Не отражает это древнее изречение при всем его изяществе сущность индивидуальной половой любви даже весьма приблизительно. Если присмотреться, в нем можно найти неодолимые противоречия с простым здравым смыслом.
При родовом строе влечение ума, то есть уважение люди друг к другу испытывали? Испытывали. Влечение души, то есть дружбу, — тоже. Влечение тела? Сколько угодно. Чего же тогда эти компоненты не соединялись?
Три компонента, три влечения = любовь; два компонента — она же, только сортом пониже. Значит, влечение души + влечение тела = любовь; влечение ума + влечение тела — то же самое. Ну, а влечение души + влечение ума? Да... Интересный, однако, компонент — влечение тела ... Без других компонентов любовь получается, а без него — никак.
Не менее интересны правила сложения или слияния компонентов. Живет человек. К кому-то — их может быть один, два, десять, сколько угодно — он испытывает влечение души, то есть дружбу. Ему приятно побыть с этими людьми, поговорить, но тянет к ним отнюдь не до такой степени, что «без Вас не мыслю дня прожить»; если ему придется уехать, он, возможно, поскучает немного, да и заведет себе на новом месте новых друзей. С влечениями ума — точно такая же картина.
Влечение тела. Его также можно испытывать ко многим сразу. Оно по временам бывает довольно навязчивым, но контролировать его каждый человек вполне в состоянии: в цивилизованном обществе иначе и нельзя — посадят. Если оно не удовлетворяется, это вызывает некоторое внутреннее беспокойство, но жить можно, и даже без особых страданий — так, собственно, и живет все человечество.
Сливаются влечение души и влечение ума — ровным счетом ничего не происходит, никаких качественных изменений.
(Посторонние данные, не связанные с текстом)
File: design/flow/run.sh
#!/bin/bash
# the make line also repeats each setting of config.mk as NAME=value (left out here)
make -C /OpenROAD-flow-scripts/flow DESIGN_CONFIG=/design/flow/config.mk WORK_HOME=/design/flow/orfs CLKGATE_MAP_FILE= finish
File: design/flow/config.mk
export PLATFORM = sky130hd
export DESIGN_NAME = cordic_magphase
export DESIGN_NICKNAME = cordic_magphase
export VERILOG_FILES = /design/flow/design.v
export SDC_FILE = /design/flow/constraint.sdc
export NUM_CORES = 4
export LEC_CHECK = 0
export CAP_MARGIN = 20
export CORE_MARGIN = 2
export CORE_UTILIZATION = 71
export MAX_ROUTING_LAYER = met4
export PLACE_DENSITY_LB_ADDON = 0.02
export SETUP_SLACK_MARGIN = 0.93
export SLEW_MARGIN = 20
File: design/flow/constraint.sdc
create_clock -name core_clock -period 7.47 [get_ports {clk}]
set_input_delay 1.4940 -clock core_clock [delete_from_list [all_inputs] [get_ports {clk}]]
set_output_delay 1.4940 -clock core_clock [all_outputs]
set_load 0.01 [all_outputs]
## build 34
==> flow/design.v <==
`timescale 1ns / 1ps
module mux_2x1_rtl(in_0, in_1, select, out);
	input	select;
	input in_0; 
	input in_1;
	output out;
	assign out = (in_0 && ~select) || (in_1 && select);
endmodule
`timescale 1ns / 1ps
module mux_4x1_behavioral(in_0, in_1, in_2, in_3, select, out);
	input in_0;
	input in_1;
	input in_2;
	input in_3;
	input [1:0] select;
	output out;
	reg out;
	always@(select, in_0, in_1, in_2, in_3)
	begin
		case(select)
			2'b00: out = in_0;
			2'b01: out = in_1;
			2'b10: out = in_2;
			2'b11: out = in_3;
		endcase
	end
endmodule
`timescale 1ns / 1ps
module bfa_gl(in_0, in_1, carry_in, result, carry_out);
	input in_0, in_1, carry_in;
	output result, carry_out;
	wire w_xor, w_and_0, w_and_1;
	xor X0(w_xor, in_0, in_1);
	xor X1(result, w_xor, carry_in);
	and A0(w_and_0, w_xor, carry_in);
	and A1(w_and_1, in_0, in_1);
	or O1(carry_out, w_and_0, w_and_1);
endmodule
`timescale 1ns / 1ps
module alu_bitslice(in_a, in_b, in_carry, in_control, out_carry, out_result);
	input in_a, in_b, in_carry;
	input [2:0] in_control;
	wire w_xor_b_c0, w_invert_a, w_and_a_b, w_or_a_b, w_sum, w_2x1;
	output out_result;
	output out_carry;
	xor (w_xor_b_c0, in_b, in_control[0]);
	or  (w_or_a_b, in_a, w_xor_b_c0);
	and (w_and_a_b, in_a, w_xor_b_c0);
	not (w_invert_a, in_a);
	bfa_gl bfa (in_a, w_xor_b_c0, in_carry, w_sum, out_carry);
	mux_2x1_rtl mux_2x1 (w_invert_a, w_xor_b_c0, in_control[0], w_2x1);
	mux_4x1_behavioral mux_4x1 (w_sum, w_or_a_b, w_and_a_b, w_2x1, in_control[2:1], out_result);
endmodule
`timescale 1ns / 1ps
module n_bit_alu(a_in, b_in, control_in, sum_out, carry_out, overflow_out, zero_out);
	parameter n = 8;
	input [7:0] a_in;
	input [7:0] b_in;
	input [2:0] control_in;
	output [7:0] sum_out; 
	output carry_out, overflow_out, zero_out;
	wire [8:0] carry;
	wire is_zero_out;
	and is_zero(is_zero_out, ~sum_out[0], ~sum_out[1], ~sum_out[2], ~sum_out[3], ~sum_out[4], ~sum_out[5], ~sum_out[6], ~sum_out[7]);
	genvar i;
	assign carry_out = carry[n];
	assign overflow_out = carry[n - 1] ^ carry[n];
	assign zero_out = is_zero_out;
	assign carry[0] = control_in[0];
	alu_bitslice adder(a_in[0], b_in[0], carry[0], control_in, carry[1], sum_out[0]); 
	generate 
		for (i = 1; i < n; i = i + 1)
			begin: aluBitGen
				alu_bitslice adder(a_in[i], b_in[i], carry[i], control_in, carry[i+1], sum_out[i]);
			end
	endgenerate
endmodule
`timescale 1ns / 1ps
module acc_cpu(
	input clk,
	input rst,
	output [7:0] imem_addr,
	input [15:0] imem_rdata,
	output reg dmem_req,
	output reg dmem_we,
	output reg [7:0] dmem_addr,
	output [7:0] dmem_wdata,
	input dmem_ack,
	input [7:0] dmem_rdata,
	input [7:0] in_data,
	input in_valid,
	output in_ready,
	output [7:0] out_data,
	output out_valid,
	input out_ready,
	output halted,
	output [7:0] acc,
	output flag_c,
	output flag_z,
	output flag_v
);
parameter S_F0 = 4'd0;    
parameter S_F1 = 4'd1;    
parameter S_DEC = 4'd2;   
parameter S_IND = 4'd3;   
parameter S_MEM = 4'd4;   
parameter S_EX = 4'd5;    
parameter S_ST = 4'd6;    
parameter S_MUL = 4'd7;   
parameter S_DIV = 4'd8;   
parameter S_DIVW = 4'd9;  
parameter S_IN = 4'd10;   
parameter S_OUT = 4'd11;  
parameter S_NX = 4'd12;   
parameter S_HLT = 4'd13;  
reg [3:0] state;
reg [7:0] pc, npc;
reg [15:0] ir;
reg [7:0] ACC;
reg C, Z, V;
reg [7:0] mdata;
reg [7:0] JSRaddrReg;
reg [7:0] InteruptAdrReg;
reg [3:0] HVPIReg;
reg [7:0] MULreg, MULreg2;
reg [7:0] DIVreg;
reg ev_ov, ev_bi, ev_ba;
wire [4:0] op = ir[15:11];
wire [2:0] mode = ir[10:8];
wire [7:0] imm = ir[7:0];
wire is_alu = (op[4:3] == 2'b00);
wire is_ld = (op == 5'b01000);
wire is_st = (op == 5'b01001);
wire is_shl = (op == 5'b01010);
wire is_shr = (op == 5'b01011);
wire is_in = (op == 5'b01100);
wire is_out = (op == 5'b01101);
wire is_hlt = (op == 5'b01110);
wire is_hv = (op == 5'b01111);
wire is_mul = (op == 5'b11000);
wire is_div = (op == 5'b11001);
wire is_br = (op == 5'b11010);
wire is_bz = (op == 5'b11011);
wire is_jsr = (op == 5'b11100);
wire is_rts = (op == 5'b11101);
wire is_rti = (op == 5'b11110);
wire is_bad = (op[4:3] == 2'b10) || (op == 5'b11111);
wire bad_mode = (is_alu || is_ld) && (mode > 3'd2);
reg [7:0] alu_b;
reg [2:0] alu_ctl;
wire [7:0] alu_out;
wire alu_c, alu_v, alu_z;
n_bit_alu ALU(ACC, alu_b, alu_ctl, alu_out, alu_c, alu_v, alu_z);
always @(*) begin
	alu_b = (mode == 3'd0) ? imm : mdata;
	alu_ctl = op[2:0];
	if (state == S_MUL) begin
		alu_b = MULreg2;
		alu_ctl = 3'b000;
	end else if (state == S_DIV) begin
		alu_b = imm;
		alu_ctl = 3'b001;
	end
end
wire ovf_en = (HVPIReg == 4'b0000) || HVPIReg[0];
wire bi_en = (HVPIReg == 4'b0000) || HVPIReg[1];
wire ba_en = (HVPIReg == 4'b0000) || HVPIReg[2];
assign imem_addr = pc;
assign dmem_wdata = ACC;
assign in_ready = (state == S_IN);
assign out_valid = (state == S_OUT);
assign out_data = ACC;
assign halted = (state == S_HLT);
assign acc = ACC;
assign flag_c = C;
assign flag_z = Z;
assign flag_v = V;
always @(posedge clk) begin
	if (rst) begin
		state <= S_F0;
		pc <= 8'd0;
		npc <= 8'd0;
		ir <= 16'd0;
		ACC <= 8'd0;
		C <= 1'b0;
		Z <= 1'b0;
		V <= 1'b0;
		mdata <= 8'd0;
		JSRaddrReg <= 8'd0;
		InteruptAdrReg <= 8'd0;
		HVPIReg <= 4'd0;
		MULreg <= 8'd0;
		MULreg2 <= 8'd0;
		DIVreg <= 8'd0;
		ev_ov <= 1'b0;
		ev_bi <= 1'b0;
		ev_ba <= 1'b0;
		dmem_req <= 1'b0;
		dmem_we <= 1'b0;
		dmem_addr <= 8'd0;
	end else begin
		case (state)
		S_F0: begin
			ev_ov <= 1'b0;
			ev_bi <= 1'b0;
			ev_ba <= 1'b0;
			state <= S_F1;
		end
		S_F1: begin
			ir <= imem_rdata;
			state <= S_DEC;
		end
		S_DEC: begin
			npc <= pc + 8'd1;
			if (bad_mode) begin
				ev_ba <= 1'b1;
				state <= S_NX;
			end else if (is_bad) begin
				ev_bi <= 1'b1;
				state <= S_NX;
			end else if ((is_alu || is_ld) && mode == 3'd1) begin
				dmem_req <= 1'b1;
				dmem_we <= 1'b0;
				dmem_addr <= imm;
				state <= S_MEM;
			end else if ((is_alu || is_ld) && mode == 3'd2) begin
				dmem_req <= 1'b1;
				dmem_we <= 1'b0;
				dmem_addr <= imm;
				state <= S_IND;
			end else if (is_alu || is_ld) begin
				state <= S_EX;
			end else if (is_st) begin
				dmem_req <= 1'b1;
				dmem_we <= 1'b1;
				dmem_addr <= imm;
				state <= S_ST;
			end else if (is_mul) begin
				MULreg <= imm;
				MULreg2 <= ACC;
				state <= S_MUL;
			end else if (is_div) begin
				if (imm == 8'd0) begin
					ACC <= 8'hff;
					state <= S_NX;
				end else begin
					DIVreg <= 8'd0;
					state <= S_DIV;
				end
			end else if (is_in) begin
				state <= S_IN;
			end else if (is_out) begin
				state <= S_OUT;
			end else if (is_hlt) begin
				state <= S_HLT;
			end else begin
				if (is_shl) ACC <= {ACC[6:0], 1'b0};
				if (is_shr) ACC <= {1'b0, ACC[7:1]};
				if (is_hv) HVPIReg <= imm[3:0];
				if (is_br || (is_bz && Z)) npc <= imm;
				if (is_jsr) begin
					JSRaddrReg <= pc + 8'd1;
					npc <= imm;
				end
				if (is_rts) npc <= JSRaddrReg;
				if (is_rti) npc <= InteruptAdrReg;
				state <= S_NX;
			end
		end
		S_IND: begin
			if (dmem_ack) begin
				dmem_req <= 1'b0;
				dmem_addr <= dmem_rdata;
				state <= S_MEM;
			end else if (!dmem_req) begin
				dmem_req <= 1'b1;
			end
		end
		S_MEM: begin
			if (dmem_ack) begin
				dmem_req <= 1'b0;
				mdata <= dmem_rdata;
				state <= S_EX;
			end else begin
				dmem_req <= 1'b1;
			end
		end
		S_EX: begin
			if (is_ld) begin
				ACC <= (mode == 3'd0) ? imm : mdata;
			end else begin
				ACC <= alu_out;
				C <= alu_c;
				Z <= alu_z;
				V <= alu_v;
				ev_ov <= alu_v;
			end
			state <= S_NX;
		end
		S_ST: begin
			if (dmem_ack) begin
				dmem_req <= 1'b0;
				dmem_we <= 1'b0;
				state <= S_NX;
			end
		end
		S_MUL: begin
			ACC <= alu_out;
			MULreg <= MULreg - 8'd1;
			if (MULreg == 8'd2) state <= S_NX;
		end
		S_DIV: begin
			if (alu_c) begin
				ACC <= alu_out;
				DIVreg <= DIVreg + 8'd1;
			end else begin
				state <= S_DIVW;
			end
		end
		S_DIVW: begin
			ACC <= DIVreg;
			state <= S_NX;
		end
		S_IN: begin
			if (in_valid) begin
				ACC <= in_data;
				state <= S_NX;
			end
		end
		S_OUT: begin
			if (out_ready) state <= S_NX;
		end
		S_NX: begin
			if (ev_ov && ovf_en) begin
				InteruptAdrReg <= npc;
				pc <= 8'd100;
			end else if (ev_bi && bi_en) begin
				InteruptAdrReg <= npc;
				pc <= 8'd110;
			end else if (ev_ba && ba_en) begin
				InteruptAdrReg <= npc;
				pc <= 8'd120;
			end else begin
				pc <= npc;
			end
			state <= S_F0;
		end
		S_HLT: begin
		end
		default: state <= S_F0;
		endcase
	end
end
endmodule
Settings: LEC_CHECK=0, CAP_MARGIN=15, CELL_PAD_IN_SITES_GLOBAL_PLACEMENT=3, CORE_ASPECT_RATIO=0.57, CORE_MARGIN=3, CORE_UTILIZATION=72, CTS_CLUSTER_DIAMETER=376, GPL_ROUTABILITY_DRIVEN=1, GPL_TIMING_DRIVEN=0, MAX_ROUTING_LAYER=met4, MIN_ROUTING_LAYER=met1, PLACE_DENSITY=0.58, SETUP_SLACK_MARGIN=1.17, SLEW_MARGIN=10, TNS_END_PERCENT=25; clock period 6.83 ns.
run.sh (not shown) runs the stock make flow with config.mk's settings and CLKGATE_MAP_FILE=.
Tool error GPL-0301 stopped build 34 during global placement without I/O (3_1_place_gp_skip_io); no final results.
--- input diff build 34..build 69 ---
Settings: clearing TNS_END_PERCENT, which used to be 25; clearing GPL_TIMING_DRIVEN, which used to be 0; swapping 72 for 40 in CORE_UTILIZATION; clearing GPL_ROUTABILITY_DRIVEN, which used to be 1; clearing CELL_PAD_IN_SITES_GLOBAL_PLACEMENT, which used to be 3; clearing SETUP_SLACK_MARGIN, which used to be 1.17; clearing PLACE_DENSITY, which used to be 0.58; swapping 15 for 40 in CAP_MARGIN; clearing CORE_ASPECT_RATIO, which used to be 0.57; clearing CTS_CLUSTER_DIAMETER, which used to be 376; clearing MIN_ROUTING_LAYER, which used to be met1; swapping 3 for 7 in CORE_MARGIN; clearing MAX_ROUTING_LAYER, which used to be met4; swapping 10 for 20 in SLEW_MARGIN; swapping 6.83 for 7.0 in the clock period (ns, I/O delays scaled along).
Results
Build 69 completed; timing, DRC and antenna clean. Floorplan core area in build 69 is 83% higher than in build 34. Of build 69 and build 34, the lower number of rows created at floorplan belongs to build 34. Summary: with build 34 as the reference, area enclosed by the die boundary in build 69 moved up by more than half. Compound-cell area share of the yosys netlist: build 34 vs build 69 identical. Taking build 69 as 1.0, build 34 lands at 0.935 on die outline width.
#### Input delta (build 30 over build 69)
Settings: setting SETUP_SLACK_MARGIN to -0.7 for the first time; changing SLEW_MARGIN from 20 to 35; changing CAP_MARGIN from 40 to 20; setting CTS_CLUSTER_DIAMETER to 204 for the first time; changing CORE_UTILIZATION from 40 to 65; setting CTS_CLUSTER_SIZE to 99 for the first time; changing CORE_MARGIN from 7 to 9; setting TNS_END_PERCENT to 10 for the first time; setting CORE_ASPECT_RATIO to 0.5 for the first time; setting PLACE_DENSITY to 0.6 for the first time.
==> comparison <==
Build 30 went all the way through synthesis, placement and routing and the layout is clean on timing, DRC and antenna.
From build 30 to build 69, number of max-cap violations did not move at all.
Build 69 → build 30: proportion of power drawn by the clock network shows a reduction of 1.3 points; number of well taps shows a reduction of 37%; post-route worst setup slack shows a reduction of 0.070 ns.
Looking at routing usage on met3, build 30 sits 4.3 points above build 69.
Input-level comparison between build 81 and build 30:
Settings: a change of CORE_ASPECT_RATIO from 0.5 to 1.9; a change of CORE_MARGIN from 9 to 2.
Notes after the runs:
Comparing build 30 with build 81, the final design utilization came out essentially unchanged. Build 81 has global-route usage above what build 30 had. Diff build 30 -> build 81: power grew by about 0.7%; layout buffer count excluding clock buffers grew by 1.1%; area overhead of the layout relative to synthesis held steady; routed wire length grew by about 8%. Taking build 30 as the reference, in build 81 routing usage on met3 now sits higher; count of fill cells added during filler insertion now sits lower. Final weighted congestion of routability-driven global placement grows by a little under 10% when moving from build 30 to build 81. On combinational power share, the higher figure sits with build 81, not build 30. On worst hold path depth, build 30 tracks build 81 almost exactly.
Edits applied to the flow inputs when going from build 81 to build 86:
Settings: SETUP_SLACK_MARGIN no longer set, was -0.7; CORE_UTILIZATION now 40, was 65; CTS_CLUSTER_SIZE no longer set, was 99; TNS_END_PERCENT no longer set, was 10; CORE_ASPECT_RATIO no longer set, was 1.9; CTS_CLUSTER_DIAMETER no longer set, was 204; SLEW_MARGIN now 20, was 35.
Results
Summary: area of the core, build 86 worse than build 81
Relative to build 81, share of the core filled with cells in the final layout decreased by 30 points in build 86.
Proportion of power drawn by flip-flops and latches: build 86 vs build 81 — no meaningful difference
Power is estimated from default activity; no workload was simulated.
Стоит, однако, присоединить к ним еще и влечение тела — что начинается! Описывать нет смысла — у Рюрикова описано. Но на операцию сложения (или слияния) явно не похоже. Куда больше оснований предположить, что влечение тела — все же не компонент, а основа любви. Но тогда рушится и сама формула, и вся теория Рюрикова.
Не объясняют три влечения также идеализацию и переоценку объекта любви, которые Рюриков считает делом вполне естественным: «… Константин Левин влюбился в Кити и вдруг увидел, что он стал абсолютно другим, незнакомым себе. “Для него все девушки в мире разделяются на два сорта: один сорт — это все девушки в мире, кроме ее, и эти девушки имеют все человеческие слабости, и девушки очень обыкновенные; другой сорт — она одна, не имеющая никаких слабостей и превыше всего человеческого”. Такие же чувства испытывает и Андрей Болконский, влюбленный в Наташу» {217}.
Уважая человека, идеализировать и переоценивать его вовсе не обязательно. Вполне можно уважать, сознавая, что он далеко не самый лучший в мире, не идеал, а обыкновеннейших из обыкновенных, с множеством недостатков. В дружбе – то самое. Допустим, дружба и уважение по отношению к одному и тому же лицу соединились. Никаких существенных изменений, идеализации по-прежнему не наблюдается. Но как только к ним присоединилось влечение тела, сразу объявился результат: «… Cовершенно новое и непонятное отношение миру, какие-то парадоксальные внутренние весы, на которых одинаково весит один человек — и весь земной шар, одно существо — и все человечество» {218}.